Your task is to repeat the entries exactly from their first line through the line with "ADDR_CFG: begin", and to stop there.

-------------------------

$ cat src/rtl/gpio_regs.sv
module gpio_regs
    import gpio_pkg::*;
#(
    parameter int W = 8
) (
    input  logic              clk,
    input  logic              rst_n,
    input  logic              we,
    input  gpio_addr_e        addr,
    input  logic [W-1:0]      wdata,
    output logic [W-1:0]      dir_q,
    output logic [W-1:0]      lat_q,
    output logic              pu_dis_q,
    output logic [CODE_W-1:0] code_q
);
    always_ff @(posedge clk or negedge rst_n) begin
        if (!rst_n) begin
            dir_q    <= '1;
            lat_q    <= '0;
            pu_dis_q <= 1'b1;
            code_q   <= '0;
        end else if (we) begin
            unique case (addr)
                ADDR_PINS, ADDR_LATCH: lat_q <= wdata;
                ADDR_DIR:              dir_q <= wdata;
                ADDR_CFG: begin
                    pu_dis_q <= wdata[W-1];
                    code_q   <= wdata[CODE_W-1:0];
                end
            endcase
        end
    end
endmodule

-------------------------

▶ Written solution:
$ cat src/rtl/gpio_regs.sv
module gpio_regs
    import gpio_pkg::*;
#(
    parameter int W = 8
) (
    input  logic              clk,
    input  logic              rst_n,
    input  logic              we,
    input  gpio_addr_e        addr,
    input  logic [W-1:0]      wdata,
    output logic [W-1:0]      dir_q,
    output logic [W-1:0]      lat_q,
    output logic              pu_dis_q,
    output logic [CODE_W-1:0] code_q
);
    always_ff @(posedge clk or negedge rst_n) begin
        if (!rst_n) begin
            dir_q    <= '1;
            lat_q    <= '0;
            pu_dis_q <= 1'b1;
            code_q   <= '0;
        end else if (we) begin
            unique case (addr)
                ADDR_PINS, ADDR_LATCH: lat_q <= wdata;
                ADDR_DIR:              dir_q <= wdata;
                ADDR_CFG: begin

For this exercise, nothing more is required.